Ben Franklin was a great financial advisor. He understood that a dollar saved was truly a dollar earned. Don’t squander your hard earned money, and that means avoiding non-productive costs, fees and hidden charges imposed on you by your “trusted financial advisors.”
Most actively managed funds under-perform passive funds by at least the total amount of costs. Remember that costs create a negative compounding effect. If you foolishly spend on wasteful fees you are not only spending the immediate dollars but you are also forfeiting all those dollars you would ever earn in the future.
Make sure that your investment calculations always include the impact of fees and all costs. A 2% management fee sounds innocent enough. But, let’s add it up. Assume you have a million dollars under management.

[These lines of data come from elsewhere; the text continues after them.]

<file path="config.mk">
export PLATFORM = sky130hd
export DESIGN_NAME = reg_file_sb
export DESIGN_NICKNAME = d
export VERILOG_FILES = /design/src/rtl/reg_file_sb.sv
export SDC_FILE = /design/constraint.sdc
export NUM_CORES = 1
export LEC_CHECK = 0
export ABC_CLOCK_PERIOD_IN_PS = 9500
export CAP_MARGIN = 10
export CELL_PAD_IN_SITES_DETAIL_PLACEMENT = 0
export CELL_PAD_IN_SITES_GLOBAL_PLACEMENT = 1
export CORE_UTILIZATION = 50
export CTS_CLUSTER_DIAMETER = 80
export DETAILED_ROUTE_END_ITERATION = 7
export PLACE_DENSITY_LB_ADDON = 0.1
export SYNTH_ARGS = -nofsm -noshare
export SYNTH_HDL_FRONTEND = slang
export SYNTH_SLANG_ARGS = --single-unit
</file>
<file path="constraint.sdc">
create_clock -name clk -period 9.5 [get_ports clk]
set_input_delay 2.85 -clock clk [delete_from_list [all_inputs] [get_ports clk]]
set_output_delay 2.85 -clock clk [all_outputs]
set_load 0.01 [all_outputs]
</file>
<file path="src/rtl/reg_file_sb.sv">
// reg_file_sb: register file with scoreboard busy bits.
//   Two combinational read ports, one write port and one reservation port.
//   Register 0 is hardwired to zero.
//   A reservation marks a register as waiting for a result. A later write to
//   that register clears the mark.
//   Ports:
//     clk, rst            rising-edge clock, async active-high reset
//     ra1/ra2 -> rd1/rd2  read addresses and read data (0-cycle latency)
//     busy1/busy2         pending-result flag for the register at ra1/ra2
//     wa/wd/we            write address, write data, write enable (1-cycle latency)
//     rsv_en/rsv_addr     reserve request and the register it reserves
//     cpu_out             registered contents of the top register (DEPTH-1)
//     out_valid           one-cycle pulse after each write to DEPTH-1
//   Parameters:
//     DATA_W              register width
//     ADDR_W              address width (DEPTH = 2**ADDR_W)
//     BYPASS              nonzero enables write-to-read forwarding
module reg_file_sb #(
  parameter int unsigned DATA_W = 8,
  parameter int unsigned ADDR_W = 4,
  parameter int unsigned BYPASS = 1
) (
  input  logic              clk,
  input  logic              rst,
  input  logic [ADDR_W-1:0] ra1,
  input  logic [ADDR_W-1:0] ra2,
  input  logic [ADDR_W-1:0] wa,
  input  logic [DATA_W-1:0] wd,
  input  logic              we,
  input  logic              rsv_en,
  input  logic [ADDR_W-1:0] rsv_addr,
  output logic [DATA_W-1:0] rd1,
  output logic [DATA_W-1:0] rd2,
  output logic              busy1,
  output logic              busy2,
  output logic [DATA_W-1:0] cpu_out,
  output logic              out_valid
);

  localparam int unsigned     DEPTH = 2 ** ADDR_W;
  localparam logic [ADDR_W-1:0] LAST = ADDR_W'(DEPTH - 1);
  localparam bit              BYP   = (BYPASS != 0);

  logic [DATA_W-1:0] r_rf [DEPTH];
  logic [DEPTH-1:0]  r_busy;
  logic [DEPTH-1:0]  w_busy_nxt;
  logic              r_out_valid;

  logic w_wr;
  logic w_rsv;
  logic w_byp1;
  logic w_byp2;
  logic w_rsv1;
  logic w_rsv2;

  // Writes and reservations to address 0 are dropped here.
  assign w_wr  = we && (wa != '0);
  assign w_rsv = rsv_en && (rsv_addr != '0);

  // Next busy vector. The reservation is applied last so that it wins over a
  // same-address write.
  always_comb begin
    w_busy_nxt = r_busy;
    if (w_wr) begin
      w_busy_nxt[wa] = 1'b0;
    end
    if (w_rsv) begin
      w_busy_nxt[rsv_addr] = 1'b1;
    end
  end

  // Storage, busy bits and the write-to-top pulse.
  always_ff @(posedge clk or posedge rst) begin
    if (rst) begin
      for (int unsigned i = 0; i < DEPTH; i++) begin
        r_rf[i] <= '0;
      end
      r_busy      <= '0;
      r_out_valid <= 1'b0;
    end else begin
      if (w_wr) begin
        r_rf[wa] <= wd;
      end
      r_busy      <= w_busy_nxt;
      r_out_valid <= we && (wa == LAST);
    end
  end

  // Forwarding of an in-flight write to each read port.
  assign w_byp1 = BYP && w_wr && (ra1 == wa);
  assign w_byp2 = BYP && w_wr && (ra2 == wa);
  assign w_rsv1 = w_rsv && (rsv_addr == ra1);
  assign w_rsv2 = w_rsv && (rsv_addr == ra2);

  assign rd1 = w_byp1 ? wd : ((ra1 == '0) ? '0 : r_rf[ra1]);
  assign rd2 = w_byp2 ? wd : ((ra2 == '0) ? '0 : r_rf[ra2]);

  // A forwarded write hides the pending flag unless the register is being
  // reserved again in the same cycle.
  assign busy1 = r_busy[ra1] && !(w_byp1 && !w_rsv1);
  assign busy2 = r_busy[ra2] && !(w_byp2 && !w_rsv2);

  // The top register is exposed directly and is never forwarded.
  assign cpu_out   = r_rf[LAST];
  assign out_valid = r_out_valid;

endmodule

</file>
# Yosys cells after proc, flatten, opt, wreduce, memory -nomap -nowiden
# Index checks and enable logic that the tools add are counted.
word_totals:
  out_inout_bits: 27
  word_cells: 84
  regBits: 145
  inputBits: 28
op_classes:
  mux: 23
  bitwise_logic: 6
  n_lt_le_gt_ge: 10
  n_eq_ne: 5
  reduce_logical: 22
op_table:
  columns: ["op", "count"]
  rows:
  - ["128-bit bitwise mux", 1]
  - ["8-bit two-way mux", 9]
  - ["8-bit binary-select mux with 4-bit select", 2]
  - ["8-bit demux with 4-bit select", 1]
  - ["16-bit two-way mux", 2]
  - ["4-bit by 5-bit less-than comparator with 1-bit output (second input constant)", 4]
  - ["16-bit bitwise AND", 1]
  - ["4-bit equality test", 4]
  - ["16-bit inverter", 1]
  - ["16-bit OR", 1]
  - ["5-bit greater-or-equal comparator (second input constant)", 3]
  - ["4-bit inverter with 5-bit output", 3]
  - ["1-bit logical AND", 14]
  - ["1-bit binary-select mux with 4-bit select", 2]
  - ["1-bit demux with 4-bit select", 2]
  - ["4-bit by 1-bit greater-or-equal comparator with 1-bit output (second input constant)", 2]
  - ["4-bit zero test", 2]
  - ["4-bit nonzero test", 2]
  - ["5-bit by 1-bit less-than comparator with 1-bit output (second input constant)", 1]
  - ["4-bit equality test (second input constant)", 1]
  - ["1-bit zero test", 4]
  - ["1-bit two-way mux", 4]

# Depth between registers and ports, before layout
# Gate-level depths: netlist of the first run.
logic_depth:
  word_depth: 9
  ltp_mapped: 7
  mapped_depth_nobuf: 4

# Least setup slack after synthesis of the first run
# OpenSTA, ideal clock, no wires.
synth_path:
  path_kind: "input-to-output"
  start: "in ra1[1]"
  end: "out rd1[0]"
  slack_ps: 2540
  t_required_ps: 6650
  stages: 5
  arrival_time_ps: 4110
  path_buffers: 1
  path_cell_list: "buf_2 mux4_2 a22oi_1 nand2_1 a22o_1"
synth_between:
  elab_chain_len: 6
  word_cells_on_any_way: 9
  classes_between: "eq/ne: 1; mux: 5; bitwise: 1; reduce/logical: 2"
synth_rtl:
  columns: ["element", "line", "text"]
  rows:
  - ["start, declared", "25", "input logic [ADDR_W-1:0] ra1,"]
  - ["4-bit inverter with 5-bit output (not written as such)", "95", "assign rd1 = w_byp1 ? wd : ((ra1 == '0) ? '0 : r_rf[ra1]);"]
  - ["8-bit binary-select mux with 4-bit select", "95", null]
  - ["8-bit two-way mux (not written as such) (2 in a row)", "95", null]
  - ["8-bit two-way mux", "95", null]
  - ["8-bit two-way mux (*)", "95", null]
  - ["end, declared", "32", "output logic [DATA_W-1:0] rd1,"]
# Mark *: on every way between the ends. The rest lies on a longest branch, timed or not. The select of a mux whose other input is x is not followed.

# Worst setup path in the final report of the first run
layout_path:
  start: "in ra1[0]"
  end: "out rd1[0]"
# Same word-level chain as after synthesis.

==> results of run 1 <==
-- through the flow --
stage / hold slack (ns) / std cells
floorplan: 0.436 / 575
global placement: 0.371 / 791
detailed placement: 0.379 / 791
CTS: 0.393 / 823
global route: 0.411 / 823
finish: 0.396 / 824
-- cell usage after synthesis --
library cell / instances / area (um^2)
o21ai_0: 18 / 90.1
nor2b_1: 7 / 43.8
nor4_1: 4 / 25.0
buf_4: 11 / 82.6
a22o_1: 16 / 140
xor2_1: 12 / 105
or3_1: 3 / 18.8
o31ai_1: 2 / 15.0
nor2_2: 9 / 56.3
clkbuf_1: 30 / 113
mux2_1: 14 / 158
a22oi_1: 32 / 240
nand3b_1: 2 / 15.0
a32o_1: 3 / 30.0
inv_1: 4 / 15.0
and4_1: 2 / 17.5
xnor2_1: 4 / 35.0
mux2i_1: 2 / 20.0
and2_1: 2 / 12.5
buf_1: 3 / 11.3
a221oi_2: 2 / 30.0
buf_6: 2 / 22.5
mux4_2: 40 / 901
nor2_1: 4 / 15.0
o41a_1: 2 / 22.5
nand2_1: 24 / 90.1
buf_12: 2 / 40.0
mux2_2: 98 / 1100
nand3_1: 1 / 5.00
mux4_1: 32 / 841
a41oi_2: 2 / 32.5
mux2_4: 8 / 120
o32ai_1: 1 / 8.76
nand3_2: 1 / 10.0
nor3b_1: 2 / 15.0
a211oi_1: 2 / 15.0
buf_2: 19 / 95.1
nand3b_4: 2 / 40.0
nand2b_1: 4 / 25.0
dfrtp_1: 145 / 3630
buf_8: 2 / 30.0
-- cell type report --
| type | instances | area [um^2] | share of cell area [%] |
|---|---|---|---|
| clock buffer | 20 | 457 | 4.83 |
| antenna | 1 | 2.50 | 0.0265 |
| sequential | 145 | 3630 | 38.4 |
| timing repair buffer | 69 | 646 | 6.83 |
| multi-input combinational | 357 | 4300 | 45.5 |
| inverter | 4 | 20.0 | 0.212 |
| clock inverter | 12 | 133 | 1.40 |
| tap | 216 | 270 | 2.86 |
-- power by group --
group          internal [mW]  switching, mW  leakage (nW)
clock network          0.401          0.271         0.282
logic                  0.302          0.189          1.93
registers              0.752         0.0985          1.79
-- flip-flops by register name (all words and copies together), names as in the netlist --
register and count:
r_rf 120, r_busy 16, cpu_out 8, out_valid 1
-- cell families after synthesis --
group	synth area share, %
AO/OA/AOI/OAI	7.49
XOR/XNOR	1.68
buffers and inverters	4.91
flip-flops	43.5
multiplexers	37.7
AND/OR/NAND/NOR	4.67
-- worst max path at each step --
| stage | from | slack [ns] | to | cells past startpoint |
|---|---|---|---|---|
| after floorplan | ra1[1] | 2.54 | rd1[0] | 5 |
| after global placement | ra1[0] | 1.31 | rd1[0] | 6 |
| after detailed placement | ra1[0] | 1.24 | rd1[0] | 6 |
| after global routing | ra2[0] | 1.11 | rd2[2] | 6 |
| after CTS | ra1[0] | 1.24 | rd1[0] | 6 |
| final | ra1[0] | 1.22 | rd1[0] | 6 |
-- routing by layer --
layer  share of wire, %  global-route usage (%)  up-vias
met5                  0                       0        -
met4                3.2                    11.7        0
met3                4.3                    4.82       54
met2                 50                    44.6      193
met1                 43                    37.7     2923
li1                   -                       -     2281
-- critical path: cells and delay by family --
kind,cells,cell delay [ns]
simple gates,2,0.76
xor+xnor,1,0.27
buf+inv,2,1.26
compound gates,1,0.27
==> flow_summary.json, run 1 <==
{
  "clk_pin_slew_ns": 0.06,
  "dp_hpwl_um": 14400,
  "crit_type": "input port to primary output",
  "fin_setup_tns_ns": 0,
  "grt_max_degree": 86,
  "report.final.setup_viol": 0,
  "synth-seq-cells": 145,
  "fp.dieArea_um2": 17200,
  "synth_nets": 603,
  "boundaryPins": 55,
  "cp_slowest_cell": "clkdlybuf4s50_1",
  "antenna_found_initial": 0,
  "holdPathStages": 0,
  "worstHoldStart": "r_rf[125]",
  "status": "complete, no violations",
  "areaGrowthSynthToFinish_pct": 13.4,
  "cts_root_buf": "clkbuf_16",
  "via_per_inst": 6.62,
  "critPathMaxFanout": 11,
  "slew_headroom_pct": 40.8,
  "drive_gt1_share_pct": 35.1,
  "startpoint_type": "input port",
  "vias": 5451,
  "yosysWarnings": 0,
  "grtUsageTotal_pct": 27.8,
  "num-fill-cells": 1275,
  "rrSetupSlack_ns": 8.68,
  "cts_buffer_depth": 2,
  "dp_slack_ns": 1.24,
  "critPathCaptureType": "primary output",
  "wl_per_cell_um": 27.2,
  "num-nets-final": 622,
  "synth.distinct_cells": 41,
  "detail_route.iter0.violations": 409,
  "finalHoldViolations": 0,
  "r2r-start": "cpu_out[4]",
  "cp_cell_sequence": "clkdlybuf4s50_1 -> xor2_1 -> nor2_1 -> and4_1 -> a22o_1 -> clkdlybuf4s50_1",
  "syn_area_um2": 8330,
  "grt_pass1_wl_um": 35100,
  "r2r-end": "cpu_out[4]",
  "die_w_um": 131,
  "die_h_um": 131,
  "timing.final.crit_share_pct": 87.1,
  "avgSynthCellArea_um2": 14.5,
  "drcViolationCount": 0,
  "p_leak_nw": 4.00,
  "fmax_mhz": 121,
  "rows": 46,
  "start_util_pct": 51.9,
  "ctsHoldBuffers": 0,
  "totalWireLength_um": 22400,
  "first_global_vias": 5828,
  "h-tree-depth": 4,
  "port-buffer-count": 54,
  "critPathRequiredTime_ns": 6.65,
  "syn_inst": 575,
  "tightestPinTransition_ns": 0.887,
  "gp_congestion": 0.821,
  "maxCapViolCount": 0,
  "design_area_um2": 9450,
  "ant_nets": 0,
  "min_path_type": "flop to flop",
  "worst_clock_skew_ns": 0,
  "fin_util_pct": 58.9,
  "period_minus_slack_ns": 8.28,
  "clock_sinks": 145,
  "ir_drop_mv": 0.145,
  "arrival_ns": 5.43,
  "seq_area_frac_synth_pct": 43.5,
  "fin_ws_ns": 1.22,
  "post-cts-setup-buffers": 0,
  "final_common_cell": "dfrtp_1",
  "path_common_cell": "clkdlybuf4s50_1",
  "p_total_mw": 2.01,
  "powerDensity_nw_per_um2": 213,
  "grt.overflow.total": 0,
  "dr.pass1.iters": 5,
  "dpl_cell_area_um2": 8860,
  "cts_resized": 0,
  "layout_common_cells": "dfrtp_1, mux2_2, clkdlybuf4s50_1",
  "holdPathEnd": "r_rf[125]",
  "drv_slew": 0,
  "clk_latency_ns": 0.42,
  "max_stage_delay_ns": 0.72,
  "core_um2": 16100,
  "cts_made_buffers": 17,
  "rr_worst_depth": 1,
  "cts_tree": "built",
  "rsz0062_at_grt": "no"
}
Note: power is estimated with default switching activity, not from simulation.
==> inputs of run 2 (changes only) <==
CORE_ASPECT_RATIO = 1.5   (was default)
==> run 2 against run 1 <==
Net effect: routed wire length up 0.78%; final cell count down 1.8%; register-to-register slack about the same; combinational power about the same; via count down 1.3%; clock skew unchanged; sequential cell count unchanged; largest cell class unchanged; largest power group unchanged; highest routed layer unchanged.
==> flow_summary.json, run 2 (synthesis results as in run 1) <==
{
  "p_total_mw": 2.03,
  "port-buffer-count": 54,
  "start_util_pct": 51.3,
  "dp_hpwl_um": 14500,
  "antenna_found_initial": 0,
  "critPathCaptureType": "primary output",
  "timing.final.crit_share_pct": 88.0,
  "drive_gt1_share_pct": 34.8,
  "holdPathStages": 0,
  "ctsHoldBuffers": 0,
  "num-nets-final": 618,
  "boundaryPins": 55,
  "final_cells": 809,
  "ant_nets": 0,
  "holdPathEnd": "r_rf[124]",
  "final_common_cell": "dfrtp_1",
  "cts_made_buffers": 17,
  "top_register": "r_rf",
  "die_h_um": 160,
  "grt.overflow.total": 0,
  "max_stage_delay_ns": 0.60,
  "areaGrowthSynthToFinish_pct": 13.2,
  "arrival_ns": 5.51,
  "detail_route.iter0.violations": 289,
  "clk_latency_ns": 0.42,
  "fp.dieArea_um2": 17200,
  "cts_root_buf": "clkbuf_16",
  "fin_setup_tns_ns": 0,
  "worstHoldStart": "r_rf[124]",
  "die_w_um": 107,
  "drv_slew": 0,
  "rows": 57,
  "crit_type": "input port to primary output",
  "period_minus_slack_ns": 8.36,
  "grtUsageTotal_pct": 28.1,
  "rsz0062_at_grt": "no",
  "vias": 5382,
  "grt_max_degree": 74,
  "rr_worst_depth": 1,
  "cts_tree": "built",
  "cts_resized": 0,
  "first_global_vias": 5539,
  "powerDensity_nw_per_um2": 215,
  "gp_congestion": 0.821,
  "status": "complete, no violations",
  "placed_cells": 777,
  "dr.pass1.iters": 5,
  "worst_clock_skew_ns": 0,
  "tightestPinTransition_ns": 0.920,
  "r2r-start": "r_rf[94]",
  "layout_common_cells": "dfrtp_1, mux2_2, clkdlybuf4s50_1",
  "largest_reg_flops": 120,
  "antenna-diode-count": 0,
  "cts_buffer_depth": 2,
  "p_leak_nw": 4.00,
  "critPathMaxFanout": 20,
  "clock_sinks": 145,
  "ir_drop_mv": 0.113,
  "h-tree-depth": 4,
  "wl_per_cell_um": 28.0,
  "via_per_inst": 6.65,
  "maxCapViolCount": 0,
  "critPathRequiredTime_ns": 6.65,
  "num-fill-cells": 1314,
  "r2r-end": "r_rf[94]",
  "startpoint_type": "input port",
  "grt_pass1_wl_um": 34500,
  "finalHoldViolations": 0,
  "cp_cell_sequence": "buf_2 -> buf_12 -> mux4_1 -> a22oi_1 -> nand2_1 -> a22o_1 -> clkdlybuf4s50_1",
  "min_path_type": "flop to flop",
  "report.final.setup_viol": 0,
  "rrSetupSlack_ns": 8.67,
  "slew_headroom_pct": 38.5,
  "cp_slowest_cell": "mux4_1",
  "post-cts-setup-buffers": 0,
  "totalWireLength_um": 22600,
  "drcViolationCount": 0,
  "clk_pin_slew_ns": 0.06,
  "fmax_mhz": 120,
  "core_um2": 16300
}
-- run 2: worst max-delay path by stage --
| stage | startpoint | to | slack [ns] | cells after the start |
|---|---|---|---|---|
| after floorplan | ra1[1] | rd1[0] | 2.54 | 5 |
| after global placement | ra2[1] | rd2[3] | 1.25 | 7 |
| after detailed placement | ra2[1] | rd2[3] | 1.21 | 7 |
| after CTS | ra2[1] | rd2[3] | 1.21 | 7 |
| after global routing | ra2[1] | rd2[3] | 1.07 | 7 |
| final | ra2[1] | rd2[3] | 1.14 | 7 |
-- run 2: layout make-up --
class                      count  area [um^2]  area share, %
timing repair buffer          65          628           6.66
clock inverter                14          163           1.72
multi-input combinational    357         4300           45.5
tap                          206          258           2.73
inverter                       4         20.0          0.212
clock buffer                  18          439           4.66
sequential                   145         3630           38.5
-- run 2: critical path: cells and delay by family --
family,cells,cell delay [ns]
buffers and inverters,3,1.28
AOI/OAI and AO/OA,2,0.63
muxes,1,0.60
and+or+nand+nor,1,0.12
-- run 2: where the power goes --
part / internal, mW / switching, mW / total [mW]
clock: 0.419 / 0.268 / 0.687
sequential: 0.752 / 0.0984 / 0.850
combinational: 0.301 / 0.190 / 0.491
-- run 2: layer usage --
layer	GRT usage, %	vias to the layer above	routed length, um
met3	6.16	59	1290
li1	-	2268	-
met4	15.2	0	1110
met1	35.9	2844	8990
met2	44.3	211	11200
met5	0	-	0
-- run 2: metrics by stage --
stage               worst slack (ns)  hold WS (ns)  cell area (um^2)  utilization, %
floorplan                       2.54         0.436              8330               -
global placement                1.25         0.373              8830            54.3
detailed placement              1.21         0.377              8830            54.3
CTS                             1.21         0.390              9430            58.0
global route                    1.07         0.409              9430            58.0
finish                          1.14         0.384              9430            58.0
==> inputs of run 3 (changes only) <==
CTS_CLUSTER_SIZE = 16   (was default)
==> results of run 3 <==
No change in the layout: final DEF, timing and power equal those of run 2.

That is $20,000 per year and after 10 years you have spent $200,000 of the million just on the management fee which generally does not include the additional cost of individual trades(unless carefully negotiated).
And what do you get for your money? Passively managed funds are almost always, over time, better than actively managed funds. This is so well established that there can be no reasonable debate to the contrary. There have been endless studies which confirm the futility of active managers’ efforts to beat the markets on a CONSISTENT basis. A Vanguard study found that, over a 10 year period, 84% of actively managed US large blended funds underperformed their index. Bond funds posed an even more stark contrast over the same time frame, with 95% underperforming their indexes.
Markets give and markets take away. You can’t control world events or predict the pattern of gyrating markets. You can control, or at least reduce, many costs. Insist on transparency. Evaluate. Manage. Control.